Estados Unidos vive hoy este debate, con la intensidad que da Bush a todo lo que impulsa dentro de su programa de revolución conservadora. Una vez más, en nombre de los ideales, se explota la circunstancia de una persona con fines de hegemonía ideológica. Todos estos casos son difíciles de juzgar. Más a distancia y sin tener la letra pequeña de la información. Pero parece un caso relativamente claro, que incluso en medios religiosos se podría dar por bueno: no se trata de una eutanasia activa, sino pasiva, dejar, simplemente, que la naturaleza haga su camino. Y el enfermo es una mujer que lleva 15 años de vida vegetativa, lo que permite pensar que las esperanzas de reversibilidad son escasas. En principio, pues, no debería ser motivo de gran discrepancia. Si acaso podía discutirse si la eutanasia activa, en esta circunstancia, no sería mejor, menos dolorosa, que la pasiva. Pero hay diferentes posiciones dentro de la familia: el marido a favor de dejarla morir, los padres en contra. Y hay que respetarlas.

Y en éstas irrumpe Bush como un vendaval. Confirmando una vez más que la revolución conservadora, como toda revolución, no respeta la división de poderes, y utilizando al Senado para contestar a una decisión judicial revocando la ley existente. Todas las circunstancias contribuyen al espectáculo. La ciudadanía, pendiente del caso y de las tribulaciones de una familia dividida. El presidente y los senadores, de vacaciones, lo cual permite dramatizar el acontecimiento y aumentar la sensación de urgencia, de que se está haciendo algo excepcional para una situación excepcional. Y la América profunda, coreando un episodio en el que Terri Schiavo sólo es un pretexto, que se convertirá en icono para luchas que no tienen nada que ver con ella: contra el aborto, contra las parejas homosexuales y contra cualquier alteración de los planes de la revolución conservadora.

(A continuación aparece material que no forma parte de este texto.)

--- config.mk ---
export PLATFORM = sky130hd
export DESIGN_NAME = ifid_ctrl
export DESIGN_NICKNAME = d
export VERILOG_FILES = /design/src/rtl/cpu_pkg.sv /design/src/rtl/fetch_track.sv /design/src/rtl/ifid_ctrl.sv
export SDC_FILE = /design/constraint.sdc
export NUM_CORES = 1
export LEC_CHECK = 0
export ABC_AREA = 0
export ABC_CLOCK_PERIOD_IN_PS = 1700
export BUFFER_PORTS_ARGS = -buffer_cell sky130_fd_sc_hd__buf_2
export CORE_ASPECT_RATIO = 0.7
export CORE_UTILIZATION = 39
export CTS_CLUSTER_DIAMETER = 150
export DETAILED_ROUTE_END_ITERATION = 8
export PLACE_DENSITY = 0.7
export RECOVER_POWER = 50
export SLEW_MARGIN = 20
export SYNTH_ARGS = -nofsm -noshare
export SYNTH_HDL_FRONTEND = slang
export SYNTH_SLANG_ARGS = --single-unit
--- constraint.sdc ---
create_clock -name clk -period 1.7 [get_ports clk]
set_input_delay 0.255 -clock clk [delete_from_list [all_inputs] [get_ports clk]]
set_output_delay 0.255 -clock clk [all_outputs]
set_load 0.005 [all_outputs]
--- src/rtl/cpu_pkg.sv ---
// Shared types and constants for the exp12 front-end control path.
// Latency: n/a (declarations only).
// Backpressure: n/a (declarations only).
package cpu_pkg;

  // IF/ID sequencing states; encodings are fixed so other blocks can decode them.
  typedef enum logic [1:0] {
    RUN      = 2'd0,
    STALL    = 2'd1,
    REDIRECT = 2'd2
  } ifid_state_e;

  // PC loaded into IF/ID on a flush: one word below the reset PC, so a bubble
  // never aliases a real instruction address.
  localparam logic [31:0] IFID_FLUSH_PC    = 32'h1bfffffc;
  localparam logic [31:0] RESET_PC_DEFAULT = 32'h1c000000;

  // Flush target selection: exception beats ertn beats branch.
  function automatic logic [31:0] flush_target(
    input logic        ex,
    input logic        ertn,
    input logic [31:0] ex_pc,
    input logic [31:0] era_pc,
    input logic [31:0] br_pc
  );
    if (ex)        return ex_pc;
    else if (ertn) return era_pc;
    else           return br_pc;
  endfunction

endpackage

--- src/rtl/fetch_track.sv ---
// Tracks in-flight fetch requests and how many responses must be dropped after a flush.
// Latency: counters update on the clock edge; room/drop are combinational from registered state.
// Backpressure: room deasserts when MAX_OUTSTANDING requests are in flight; count saturates.
module fetch_track #(
  parameter int MAX_OUTSTANDING = 2
) (
  input  logic clk,
  input  logic resetn,
  input  logic req_fire,
  input  logic inst_valid,
  input  logic flush,
  output logic room,
  output logic drop_active
);

  localparam int CW = $clog2(MAX_OUTSTANDING + 1);
  localparam logic [CW-1:0] MAX_C = CW'(MAX_OUTSTANDING);
  localparam logic [CW-1:0] ONE_C = CW'(1);

  logic [CW-1:0] outstanding;
  logic [CW-1:0] discard_cnt;

  assign room        = (outstanding < MAX_C);
  assign drop_active = (discard_cnt != '0);

  // In-flight request count: request and response in the same cycle cancel.
  always_ff @(posedge clk or negedge resetn) begin
    if (!resetn) begin
      outstanding <= '0;
    end else if (req_fire && !inst_valid && (outstanding < MAX_C)) begin
      outstanding <= outstanding + ONE_C;
    end else if (inst_valid && !req_fire && (outstanding != '0)) begin
      outstanding <= outstanding - ONE_C;
    end
  end

  // Responses still owed to the stale stream are counted off and dropped;
  // a response arriving with the flush itself is already accounted for.
  always_ff @(posedge clk or negedge resetn) begin
    if (!resetn) begin
      discard_cnt <= '0;
    end else if (flush) begin
      discard_cnt <= (inst_valid && (outstanding != '0)) ? (outstanding - ONE_C) : outstanding;
    end else if (inst_valid && (discard_cnt != '0)) begin
      discard_cnt <= discard_cnt - ONE_C;
    end
  end

endmodule

--- src/rtl/ifid_ctrl.sv ---
// IF/ID load/hold/flush sequencing and fetch-redirect handshake (optional IFID_PERF_CNT_EN counters).
// Latency: ifid_load/ifid_flush combinational; redirect_valid/redirect_pc one cycle after the flush event.
// Backpressure: redirect held until redirect_ack; if_allow_req low while redirecting or fetch window full.
module ifid_ctrl
  import cpu_pkg::*;
#(
  parameter logic [31:0] RESET_PC        = RESET_PC_DEFAULT,
  parameter int          MAX_OUTSTANDING = 2
) (
  input  logic        clk,
  input  logic        resetn,
  input  logic        if_req_fire,
  input  logic        if_inst_valid,
  input  logic        hazard_stall,
  input  logic        br_taken,
  input  logic [31:0] br_target,
  input  logic        wb_ex,
  input  logic        wb_is_ertn,
  input  logic [31:0] ex_entry,
  input  logic [31:0] era,
  input  logic        redirect_ack,
  output logic        ifid_load,
  output logic        ifid_flush,
  output logic        id_valid,
  output logic        redirect_valid,
  output logic [31:0] redirect_pc,
  output logic        if_allow_req
`ifdef IFID_PERF_CNT_EN
  ,
  output logic [31:0] perf_stall_cycles,
  output logic [31:0] perf_flush_cnt
`endif
);

  ifid_state_e state;
  logic        redir_hi_pri;   // pending redirect came from an exception or ertn
  logic        br_eff;
  logic        flush_evt;
  logic [31:0] flush_pc;
  logic        room;
  logic        drop_active;

  // A branch from the wrong-path stream must not override an exception/ertn redirect.
  assign br_eff     = br_taken && !((state == REDIRECT) && redir_hi_pri);
  assign flush_evt  = wb_ex || wb_is_ertn || br_eff;
  assign flush_pc   = flush_target(wb_ex, wb_is_ertn, ex_entry, era, br_target);

  assign ifid_flush = flush_evt;
  assign ifid_load  = if_inst_valid && (state == RUN) && !hazard_stall
                      && !drop_active && !flush_evt;
  // redirect_valid also gates fetch so nothing is issued before the reset PC is accepted.
  assign if_allow_req = room && (state != REDIRECT) && !redirect_valid;

  fetch_track #(
    .MAX_OUTSTANDING (MAX_OUTSTANDING)
  ) u_track (
    .clk         (clk),
    .resetn      (resetn),
    .req_fire    (if_req_fire),
    .inst_valid  (if_inst_valid),
    .flush       (flush_evt),
    .room        (room),
    .drop_active (drop_active)
  );

  // Sequencing FSM with registered redirect request; a new flush always wins over ack.
  always_ff @(posedge clk or negedge resetn) begin
    if (!resetn) begin
      state          <= RUN;
      redirect_valid <= 1'b1;
      redirect_pc    <= RESET_PC;
      redir_hi_pri   <= 1'b0;
    end else if (flush_evt) begin
      state          <= REDIRECT;
      redirect_valid <= 1'b1;
      redirect_pc    <= flush_pc;
      redir_hi_pri   <= wb_ex || wb_is_ertn;
    end else begin
      if (redirect_valid && redirect_ack) begin
        redirect_valid <= 1'b0;
      end
      case (state)
        RUN:      if (hazard_stall) state <= STALL;
        STALL:    if (!hazard_stall) state <= RUN;
        REDIRECT: if (redirect_ack) begin
                    state        <= RUN;
                    redir_hi_pri <= 1'b0;
                  end
        default:  state <= RUN;
      endcase
    end
  end

  // Liveness of the IF/ID content: flush kills, load fills, an unfilled advance drains.
  always_ff @(posedge clk or negedge resetn) begin
    if (!resetn) begin
      id_valid <= 1'b0;
    end else if (ifid_flush) begin
      id_valid <= 1'b0;
    end else if (ifid_load) begin
      id_valid <= 1'b1;
    end else if ((state == RUN) && !hazard_stall) begin
      id_valid <= 1'b0;
    end
  end

`ifdef IFID_PERF_CNT_EN
  // Free-running wrap-around event counters for stall cycles and flushes.
  always_ff @(posedge clk or negedge resetn) begin
    if (!resetn) begin
      perf_stall_cycles <= '0;
      perf_flush_cnt    <= '0;
    end else begin
      if (state == STALL) perf_stall_cycles <= perf_stall_cycles + 32'd1;
      if (flush_evt)      perf_flush_cnt    <= perf_flush_cnt + 32'd1;
    end
  end
`else
  // Counters compiled out; control behaviour is unchanged.
`endif

endmodule

# == After elaboration in Yosys (flattened, before gate mapping) ==
# Cells that the tools add are included.
# Widths: inputs -> output; s select.
# op_classes
reduce_logical,36
order_cmp,1
addsub,3
n_mux,20
eq_ne,6
# ops
operator,n
$mux 32,2
$mux 2,9
$logic_and 1x1->1,16
$reduce_bool 2->1,7
$ne 3x3->1 const B,3
$mux 1,8
$logic_not 1->1,7
$pmux 2 s3,1
$sub 2x1->2 const B,2
$reduce_and 3->1,1
$reduce_bool 3->1,1
$add 2x1->2 const B,1
$eq 2x1->1 const B,1
$eq 2x2->1 const B,1
$logic_not 2->1,1
$logic_or 1x1->1,2
$lt 2x2->1 const B,1
$ne 2x2->1 const B,1
$reduce_and 2->1,1
# word_totals
in_bits,105
wordCells,73
out_inout_bits,37
reg_bits,41

# == Longest topological paths before layout ==
# logic_depth
word_depth,9
mapped_depth,5
ltp_nobuf,5

# == Cells and area by module ==
# Synthesis repeated with hierarchy kept, for this count alone.
# hier_totals
hier_cells,222
area_unflattened_um2,2407.3
# modules_own_cells
module,n_inst,area_each_um2,cells_per_inst,seq_area_each_um2
ifid_ctrl,1,2133.3,195,930.9
fetch_track,1,274.0,27,100.1

# == Worst setup path before layout ==
# OpenSTA, ideal clock, no wires.
# synth_timing
kind,reg2reg
start,register state[0]
end,register redirect_pc[0]
arrival_ps,1328
path_slack_ps,247
required_time_ps,1575
path_buffers,1
synth_period_minus_slack_ps,1453
stages_incl_launch_ff,5
setup_ps,125
cell_sequence,dfrtp_1 nand3b_1 a211o_1 buf_6 mux2_4
# synth_via
elab_chain_cells,5
# synth_rtl
item,line,text
from (decl),ifid_ctrl.sv:35,ifid_state_e state;
from (signal assigned),ifid_ctrl.sv:69,state <= RUN;
from (signal assigned),ifid_ctrl.sv:74,state <= REDIRECT;
from (signal assigned),ifid_ctrl.sv:83,RUN: if (hazard_stall) state <= STALL;
$eq 2x2->1,ifid_ctrl.sv:44,assign br_eff = br_taken && !((state == REDIRECT) && redir_hi_pri);
$logic_and 1x1->1,ifid_ctrl.sv:44,
$logic_not 1->1,ifid_ctrl.sv:44,
$logic_and 1x1->1,ifid_ctrl.sv:44,
$logic_or 1x1->1,ifid_ctrl.sv:45,assign flush_evt = wb_ex || wb_is_ertn || br_eff;
to (signal assigned),ifid_ctrl.sv:76,redirect_pc <= flush_pc;
to (decl),ifid_ctrl.sv:26,"output logic [31:0] redirect_pc,"
# No other way between the ends.
# A chain may end at the register's enable or synchronous reset.

# == Worst setup path in the final report ==
# layout_timing
start,register state[0]
end,output ifid_load
# layout_via
elab_chain_cells,7
elab_cells_between_ends,11
cone_classes,1 x eq/ne; 10 x reduce/logical
# layout_rtl
item,line,text
$eq 2x2->1,ifid_ctrl.sv:44,
$logic_and 1x1->1,ifid_ctrl.sv:44,
$logic_not 1->1,ifid_ctrl.sv:44,
$logic_and 1x1->1,ifid_ctrl.sv:44,
$logic_or 1x1->1,ifid_ctrl.sv:45,
$logic_not 1->1,ifid_ctrl.sv:50,&& !drop_active && !flush_evt;
$logic_and 1x1->1 *,ifid_ctrl.sv:50,
to (decl),ifid_ctrl.sv:22,"output logic ifid_load,"
# Mark *: on every way between the ends. The rest lies on a longest branch, timed or not.

==> metrics <==
syn_area_per_cell=11.20 um^2; 1st-pass router iterations=4; Slew Limit Fails=0; nets@finish=473; Vias=2,096; detailed placement HPWL=between 4000 and 5000 um; Layout area overhead=40.15%; CP max stage delay=0.38 ns; clk sinks=41; Die Ht=68.52 um; status=finished, violations left; Fill cells=approximately 520; CP max-delay cell=dfrtp_1; via density per instance=roughly 4.7; Final Hold Vio Count=0; Worst VDD drop=roughly 0.00036 V; CP startpoint=state[0]; IO buf count=141; leading cell type in the layout, fill and taps excluded=buf_2; overflow left after global routing=0; final critical path time including I/O delays and setup=1.755 ns; pre-CTS setup slack=0.1431 ns; Area after DPL=between 3000 and 4000 um^2; FF-to-FF setup slack=0.02 ns; register area share after synthesis=between 40% and 50%; largest fanout on the critical path=3; worst min path class=input pin to flop; Design Area, Final=~3500 um^2; syn_nets=327; Pwr Density=843.7 nW/um^2; final hold slack=around 0.23 ns; number of CTS-inserted buffers=5; count of cell types in the netlist=26; H-tree depth=2; Hold Crit Start=if_inst_valid; RSZ-0062 raised after global routing=yes; CTS tree=done; CP Data Arrival Time=1.50 ns; Die W=97.02 um; IO Pins=142; CP Launch Type=flop; commonest cells after routing, fill and taps aside=135 x buf_2, 37 x dfrtp_1, 36 x mux2i_1; mapped cell area=2465 um^2; Mapped Cells=220; largest net degree at the start of global routing=46; static leakage=1.894 nW; CP Class=flop to primary output; Tcrit/Tclk final=103.2%; Max Root-Sink Buffers=2; initial antenna violation count=0; Rel. slew slack=29.46%; Diodes inserted=0; Design Power=2.915 mW; #FFs+latches synth=slightly above 40; Wirelength per Cell=13.52 um; final setup margin=-0.05502 ns; Die ar.=6647 um^2; number of global-route vias before repair=1,908; clk root buf=clkbuf_8; Starting Density=41.78%; total track usage=roughly 18%; initial DRC count=20; yosys warns=0; DRC errors left=0; drt total wl=about 6000 um; WP data required=between 1 and 1.5 ns; violated checks=negative setup slack; Std-Cell Rows=23; max frequency=569.8 MHz; max-cap violations=0; Final Setup Violations=2; Worst Setup End Kind=primary output; Core Region=around 5900 um^2; first-pass GRT wire length=9177 um; global placer's final weighted congestion=between 0.7 and 0.8; Worst-path clk slew=0.08 ns; Clock Latency Late Sink=just under 0.3 ns; Worst-Margin Slew=1.058 ns; cells along the critical path=nand3b_1, a211o_4, buf_12, nor2_4, buf_2; layout cells sized above 1=about 53%; reg-to-reg startpoint=state[0]; Routed Antenna Nets=0; clock skew=0.01027 ns
## final timing paths
check / depth (start not counted) / to
min reg2reg: 1 / state[0]
max in group asynchronous: 3 / redirect_pc[27]
min: 2 / u_track.outstanding[1]
max reg2reg: 5 / redirect_pc[20]
max: 5 / ifid_load
min in group asynchronous: 2 / redirect_pc[11]
## state kept, by name, summed over array words and instances, names as in the netlist
register	flops
redirect_pc	32
state	2
u_track.discard_cnt	2
u_track.outstanding	2
id_valid	1
redir_hi_pri	1
redirect_valid	1
## synth_stat cells
cell type / count / area [um^2]
a21o_1: 2 / 15.01
mux2i_1: 36 / 360.4
dfrtp_1: 37 / 925.9
xnor2_1: 3 / 26.28
buf_2: 4 / 20.02
nor3_1: 2 / 10.01
nor2b_1: 1 / 6.260
nand3_1: 1 / 5.000
a211o_1: 2 / 17.52
ha_1: 2 / 25.02
nand2b_1: 2 / 12.51
o21ai_0: 33 / 165.2
nand2_1: 32 / 120.1
a21oi_1: 2 / 10.01
mux2_4: 33 / 495.5
inv_1: 5 / 18.77
nor3b_1: 1 / 7.510
clkbuf_1: 6 / 22.52
nor2_1: 3 / 11.26
a22oi_1: 1 / 7.510
and2b_1: 1 / 7.510
o32a_1: 1 / 10.01
dfstp_2: 4 / 105.1
buf_4: 1 / 7.510
nand3b_1: 1 / 7.510
buf_6: 4 / 45.04
## per-layer routing
| metal | wire length [um] | vias to the layer above | part of all wire [%] | GRT usage, % |
|---|---|---|---|---|
| li1 | - | 1060 | - | - |
| met3 | 445 | 5 | 7.4 | 5.343 |
| met2 | 2782 | 92 | 47 | 30.72 |
| met1 | 2716 | 939 | 45 | 22.53 |
| met5 | 0 | - | 0 | 0 |
| met4 | 30 | 0 | 0.50 | 4.478 |
## layout make-up
cell class	count	area [um^2]	area share, %
clock buffers	7	86.33	2.499
clock inverters	1	30.03	0.8693
inverters	5	18.77	0.5433
multi-input cells	159	1336	38.68
flip-flops and latches	41	1031	29.84
well taps	75	93.84	2.716
repair buffers	154	858.3	24.85
## critical path: cells and delay by family (launching register included)
family                 cells  cell delay, ns
flip-flops                 1            0.38
buffers and inverters      2            0.24
AND/OR/NAND/NOR            2            0.23
AO/OA/AOI/OAI              1            0.36
## logic make-up (layout without fill, tap and decap cells)
kind of cell | count (synthesis) | after routing | share of synthesized area [%]
AO/OA/AOI/OAI | 41 | 41 | 9.137
XOR/XNOR | 3 | 3 | 1.066
adder cells (fa/ha/maj) | 2 | 2 | 1.015
buffers and inverters | 20 | 167 | 4.619
flip-flops | 41 | 41 | 41.83
multiplexers | 69 | 69 | 34.72
AND/OR/NAND/NOR | 44 | 44 | 7.615
## through the flow
stage,util (%),setup TNS [ns],instances
finish,58.56,-0.06146,442
global route,58.56,-0.6785,442
detailed placement,55.40,0,429
CTS,58.52,-0.04837,442
floorplan,-,0,220
global placement,55.40,0,429
## what timing repair did
| item | CTS | global route |
|---|---|---|
| gates cloned | 1 | 0 |
| endpoints found under the setup margin | 2 | 19 |
| pin swaps | 2 | 1 |
| buffers inserted | 3 | 0 |
| resized for setup | 2 | 5 |
| endpoints found under the hold margin | 16 | 0 |
| hold buffers | 1 | 0 |
## report_power, final
part | internal, mW | switching [mW]
Sequential | 1.13 | 0.0879
Combinational | 0.525 | 0.379
Clock | 0.479 | 0.314
Note: power is estimated with default switching activity, not from simulation.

La situación de Terri Schiavo estaba en manos de la familia y de los médicos. Ella no tiene palabra para que sepamos lo único que valdría: su voluntad, que, obviamente, en caso de que fuese contraria a los principios de la revolución conservadora no sería respetada por Bush y los suyos. La familia no se puso de acuerdo y el marido apeló a los tribunales. Éstos decidieron la eutanasia pasiva. Ninguna alteración del orden natural de las cosas, al que siempre apelan los conservadores. Lo lógico era que el episodio acabara aquí. Bush se monta sobre los sentimientos de los padres de Terri para lanzar una nueva ofensiva política. Terri ha sido el pretexto para que todo el mundo sepa que en Estados Unidos hay un poder conservador dispuesto a hacer saltar el poder judicial por los aires si no se acomoda a su visión del mundo. Así en Guantánamo como en el hospicio del condado de Pinellas (Florida). Ni la ley ni la justicia pueden detener la revolución de Bush, si la justicia no gusta se cambia la ley. El triste destino de una mujer de 41 años en estado vegetativo, convertido en bandera de acción política. Después dirán que no hay revolución conservadora en Estados Unidos. ¿Qué es la revolución sino la alteración sistemática de la ley y de la justicia para imponer la visión del mundo y las costumbres de una parte de la sociedad a la sociedad entera?